Development from these engineering samples to real-world products was going to be long and expensive. Although the battery line continued to do well, the profits it generated were not enough to run the company as a whole. Ballard started looking for new capital, and found Mike Brown, a founder of the Vancouver-based Ventures West venture capital company. Ventures West provided several rounds of funding, and Brown suggested that if the company wanted to be successful it was going to need new leadership who was familiar with dealing with large companies. Although the founders found it difficult to accept a stranger into their midst, they were eventually won over and Firoz Rasul became the new CEO. Rasul immediately instituted a development plan with a timeline of goals that had to be met and go/no-go milestones.

The company was re-organized, spinning off the battery side to BTC Engineering, while the fuel cell side became Ballard Technologies Corp. Feeling the technology was ready for commercial use, in 1989 Ballard raised $4 million in public money from the British Columbia government to build a fuel cell powered bus, introducing it at Science World in 1993. He took the bus to energy fairs around the world, and Daimler-Chrysler and Ford invested $750 million to buy a one-third stake in the newly public Ballard Power Systems. Ballard told Time in 1999 that the fuel-cell cars should become economical by 2010 and "the internal combustion engine will go the way of the horse. It will be a curiosity to my grandchildren."

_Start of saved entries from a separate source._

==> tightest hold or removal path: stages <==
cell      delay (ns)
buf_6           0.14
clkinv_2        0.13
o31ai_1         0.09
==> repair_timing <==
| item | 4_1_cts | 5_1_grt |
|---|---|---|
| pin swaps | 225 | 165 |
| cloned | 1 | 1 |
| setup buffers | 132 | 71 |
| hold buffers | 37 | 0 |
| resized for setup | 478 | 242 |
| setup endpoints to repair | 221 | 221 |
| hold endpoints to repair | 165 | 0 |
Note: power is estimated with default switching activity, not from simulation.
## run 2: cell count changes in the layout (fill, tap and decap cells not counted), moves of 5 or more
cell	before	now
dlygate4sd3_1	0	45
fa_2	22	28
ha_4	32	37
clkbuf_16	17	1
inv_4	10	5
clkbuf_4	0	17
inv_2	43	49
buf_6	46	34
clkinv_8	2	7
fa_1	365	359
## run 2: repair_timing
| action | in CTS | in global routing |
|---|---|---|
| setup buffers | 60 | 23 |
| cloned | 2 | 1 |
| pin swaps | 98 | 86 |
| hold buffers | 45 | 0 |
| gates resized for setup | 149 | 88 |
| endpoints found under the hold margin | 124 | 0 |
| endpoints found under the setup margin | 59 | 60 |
===== config.mk =====
export PLATFORM = sky130hd
export DESIGN_NAME = scc_position
export DESIGN_NICKNAME = d
export VERILOG_FILES = /design/src/hdl/assert_macros.svh /design/src/hdl/scc_pkg.sv /design/src/hdl/scc_position.sv
export SDC_FILE = /design/constraint.sdc
export NUM_CORES = 1
export LEC_CHECK = 0
export ABC_AREA = 1
export BUFFER_PORTS_ARGS = -buffer_cell sky130_fd_sc_hd__buf_4
export CAP_MARGIN = 15
export CORE_ASPECT_RATIO = 1.2
export CORE_MARGIN = 3
export CORE_UTILIZATION = 35
export CTS_BUF_LIST = sky130_fd_sc_hd__clkbuf_16
export CTS_CLUSTER_DIAMETER = 40
export DETAILED_ROUTE_END_ITERATION = 8
export PLACE_DENSITY_LB_ADDON = 0.12
export SLEW_MARGIN = 5
export SYNTH_ARGS = -nofsm -noshare
export SYNTH_HDL_FRONTEND = slang
export SYNTH_SLANG_ARGS = --single-unit

===== constraint.sdc =====
create_clock -name clock -period 5.23 [get_ports clock]
set_input_delay 0.523 -clock clock [delete_from_list [all_inputs] [get_ports clock]]
set_output_delay 0.523 -clock clock [all_outputs]
set_load 0.005 [all_outputs]
File: src/rtl/length_prefixed_message_deframer.sv
// Length-prefixed message deframer.
// Input stream (s_axis_*): one received byte per request. Messages are one
// header byte, a 16-bit little-endian length, then that many payload bytes.
// Output stream (m_axis_*): one result per input byte. tuser carries the
// byte's role, tlast marks the byte that completes a message, and tdata
// carries header, length, payload byte and payload index.
// Configuration: cfg_wr_en/cfg_wr_data write the enable bit; write it only
// while the block is idle. With enable low every byte is reported as
// rejected and the deframing state is kept.
// Each result is registered, in the output or skid register, on acceptance.
// Throughput: one byte per cycle while s_axis_tready is high; the update of
// phase/length/count is a single registered step, so bytes need no gap.
// Reset (aresetn low, synchronous): enable cleared, deframer waits for a
// header, output and skid registers empty.
// Stall: an output register plus a one-entry skid register decouple the
// sides; s_axis_tready drops only once both hold a pending result.
module length_prefixed_message_deframer (
    input  logic        aclk,
    input  logic        aresetn,
    // configuration
    input  logic        cfg_wr_en,
    input  logic        cfg_wr_data,   // enable
    // input stream
    input  logic        s_axis_tvalid,
    output logic        s_axis_tready,
    input  logic [7:0]  s_axis_tdata,  // [7:0] data_byte
    // result stream
    output logic        m_axis_tvalid,
    input  logic        m_axis_tready,
    // [7:0] header_value, [23:8] message_length, [31:24] payload_byte,
    // [47:32] payload_index
    output logic [47:0] m_axis_tdata,
    output logic [2:0]  m_axis_tuser,  // [2:0] role
    output logic        m_axis_tlast   // message_done
);

    logic              enable_reg;
    logic              s_acc, m_acc;
    lpmd_pkg::result_t new_result;
    lpmd_pkg::result_t out_reg, skid_reg;
    logic              out_valid_reg, skid_valid_reg;

    assign s_axis_tready = !skid_valid_reg;
    assign s_acc         = s_axis_tvalid && s_axis_tready;
    assign m_acc         = out_valid_reg && m_axis_tready;

    // Enable register
    always_ff @(posedge aclk) begin
        if (!aresetn) begin
            enable_reg <= 1'b0;
        end else if (cfg_wr_en) begin
            enable_reg <= cfg_wr_data;
        end
    end

    lpmd_core u_core (
        .aclk      (aclk),
        .aresetn   (aresetn),
        .enable    (enable_reg),
        .accept    (s_acc),
        .data_byte (s_axis_tdata),
        .result    (new_result)
    );

    // Output register with one-entry skid
    always_ff @(posedge aclk) begin
        if (!aresetn) begin
            out_valid_reg  <= 1'b0;
            skid_valid_reg <= 1'b0;
        end else if (skid_valid_reg) begin
            if (m_acc) begin
                out_valid_reg  <= 1'b1;
                skid_valid_reg <= 1'b0;
            end
        end else if (!out_valid_reg || m_acc) begin
            out_valid_reg <= s_acc;
        end else if (s_acc) begin
            skid_valid_reg <= 1'b1;
        end
    end

    always_ff @(posedge aclk) begin
        if (skid_valid_reg) begin
            if (m_acc) begin
                out_reg <= skid_reg;
            end
        end else if (!out_valid_reg || m_acc) begin
            if (s_acc) begin
                out_reg <= new_result;
            end
        end else if (s_acc) begin
            skid_reg <= new_result;
        end
    end

    assign m_axis_tvalid = out_valid_reg;
    assign m_axis_tdata  = {out_reg.payload_index, out_reg.payload_byte,
                            out_reg.message_length, out_reg.header_value};
    assign m_axis_tuser  = out_reg.role;
    assign m_axis_tlast  = out_reg.message_done;

    // Skid entry only holds data behind a pending output
    a_skid_behind_out: assert property (@(posedge aclk) disable iff (!aresetn)
        skid_valid_reg |-> out_valid_reg)
        else $error("skid register full while output register empty");

    // Last payload byte carries index length-1
    a_done_index: assert property (@(posedge aclk) disable iff (!aresetn)
        (m_axis_tvalid && m_axis_tlast && m_axis_tuser == lpmd_pkg::ROLE_PAYLOAD)
        |-> (m_axis_tdata[47:32] + 16'd1 == m_axis_tdata[23:8]))
        else $error("message done on wrong payload index");

    // Only the length high byte or a payload byte can end a message
    a_done_role: assert property (@(posedge aclk) disable iff (!aresetn)
        (m_axis_tvalid && m_axis_tlast)
        |-> (m_axis_tuser == lpmd_pkg::ROLE_LEN_HI
             || m_axis_tuser == lpmd_pkg::ROLE_PAYLOAD))
        else $error("message done on a header or length low byte");

    // Zero-length done only when the length is really zero
    a_zero_len_done: assert property (@(posedge aclk) disable iff (!aresetn)
        (m_axis_tvalid && m_axis_tuser == lpmd_pkg::ROLE_LEN_HI)
        |-> (m_axis_tlast == (m_axis_tdata[23:8] == 16'd0)))
        else $error("length high byte done mark does not match length");

endmodule
==> src/rtl/ipc_pkg.sv <==
// ----------------------------------------------------------------------------
// Intcode core package
// Payload types, controller/datapath command and status, and shared codes.
// ----------------------------------------------------------------------------
package ipc_pkg;

  localparam int WORD_W            = 64;
  localparam int LOAD_ADDR_W       = 12;
  localparam int MEM_DEPTH_DEFAULT = 4096;
  localparam int OP_W              = 7;

  // Decimal decode: remainder of the word modulo 100000 holds all digits used.
  localparam int DEC_MOD = 100000;
  localparam int REM_W   = 17;
  localparam int MOD_T_W = 21;

  // Item kind.
  localparam logic ITEM_LOAD = 1'b0;

  // Error codes.
  localparam logic [1:0] ERR_NONE     = 2'd0;
  localparam logic [1:0] ERR_BAD_OP   = 2'd1;
  localparam logic [1:0] ERR_BAD_MODE = 2'd2;
  localparam logic [1:0] ERR_RANGE    = 2'd3;

  // Instruction opcodes.
  localparam logic [OP_W-1:0] OP_ADD  = 7'd1;
  localparam logic [OP_W-1:0] OP_MUL  = 7'd2;
  localparam logic [OP_W-1:0] OP_IN   = 7'd3;
  localparam logic [OP_W-1:0] OP_OUT  = 7'd4;
  localparam logic [OP_W-1:0] OP_JT   = 7'd5;
  localparam logic [OP_W-1:0] OP_JF   = 7'd6;
  localparam logic [OP_W-1:0] OP_LT   = 7'd7;
  localparam logic [OP_W-1:0] OP_EQ   = 7'd8;
  localparam logic [OP_W-1:0] OP_ARB  = 7'd9;
  localparam logic [OP_W-1:0] OP_HALT = 7'd99;

  // Parameter modes.
  localparam logic [3:0] MODE_POS = 4'd0;
  localparam logic [3:0] MODE_IMM = 4'd1;
  localparam logic [3:0] MODE_REL = 4'd2;

  // Datapath command codes.
  localparam logic [3:0] CMD_NONE    = 4'd0;
  localparam logic [3:0] CMD_CLEAR   = 4'd1;
  localparam logic [3:0] CMD_CAPTURE = 4'd2;
  localparam logic [3:0] CMD_LOAD    = 4'd3;
  localparam logic [3:0] CMD_FETCH   = 4'd4;
  localparam logic [3:0] CMD_WORD    = 4'd5;
  localparam logic [3:0] CMD_MOD     = 4'd6;
  localparam logic [3:0] CMD_DIGIT   = 4'd7;
  localparam logic [3:0] CMD_ARG_AT  = 4'd8;
  localparam logic [3:0] CMD_ARG_PTR = 4'd9;
  localparam logic [3:0] CMD_ARG_VAL = 4'd10;
  localparam logic [3:0] CMD_MUL     = 4'd11;
  localparam logic [3:0] CMD_EXEC    = 4'd12;
  localparam logic [3:0] CMD_HALT    = 4'd13;
  localparam logic [3:0] CMD_FAIL    = 4'd14;
  localparam logic [3:0] CMD_PUBLISH = 4'd15;

  typedef struct packed {
    logic                   opcode;
    logic [LOAD_ADDR_W-1:0] load_address;
    logic signed [WORD_W-1:0] word_value;
    logic                   input_offered;
  } item_t;

  typedef struct packed {
    logic                     out_valid;
    logic signed [WORD_W-1:0] out_value;
    logic                     input_taken;
    logic                     needs_input;
    logic                     halted_flag;
    logic [1:0]               error_code;
  } result_t;

  typedef struct packed {
    logic [3:0] code;
    logic [1:0] err;
    logic       adv_arg;
  } ctrl_cmd_t;

  typedef struct packed {
    logic clear_last;
    logic in_load;
    logic halted;
    logic word_neg;
    logic mod_last;
    logic dig_last;
    logic op_ok;
    logic op_halt;
    logic op_mul;
    logic arg_last;
    logic at_bad;
    logic mode_bad;
    logic arg_imm;
    logic arg_tgt;
    logic addr_bad;
    logic mul_last;
    logic out_free;
  } dp_status_t;

  // Place value of the digit peeled at each decode step.
  function automatic logic [REM_W-1:0] dec_unit(input logic [1:0] sel);
    logic [REM_W-1:0] u;
    unique case (sel)
      2'd0:    u = REM_W'(10000);
      2'd1:    u = REM_W'(1000);
      default: u = REM_W'(100);
    endcase
    return u;
  endfunction

endpackage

Taking the technology from laboratory to the road proved very difficult, and after years of development and many rounds of additional funding, Ballard left active management in 1998. The automotive power division was sold to Daimler-Chrysler and Ford in 2008 for $96.6 million, and Daimler currently operates a small number of fuel cell busses in Hamburg, United States, Japan and Singapore. Ballard Power Systems continues its work on PEMFC's for stationary power use and backup systems.

==After Ballard==
After leaving full-time management at Ballard Power Systems, in 2000 Ballard formed General Hydrogen, which worked on the problems of generating and distributing hydrogen. In 2007, the company was sold to Plug Power for $10 million.

In 1999 he was named by Time as "Hero of the Planet". In 2002 he was named "Business Leader of the Year" by Scientific American. He received the World Technology Network Award in Energy in 1999, and in Environment in 2000. He also received the Gutenberg International Environment prize in Sweden in 2000. He served as chair of the Canadian Hydrogen Association and as an advisory board member for the Institute of Transportation Studies, University of California.

He died of complications from liver disease at Lions Gate Hospital in North Vancouver.

==Quotation==

It will take a combined effort of academia, government, and industry to bring about the change from a gasoline economy to a hydrogen economy. The forces are building and progress is being made. It is of major importance that a change of this magnitude not be forced on unwilling participants, but that all of us work together for an economically viable path to change.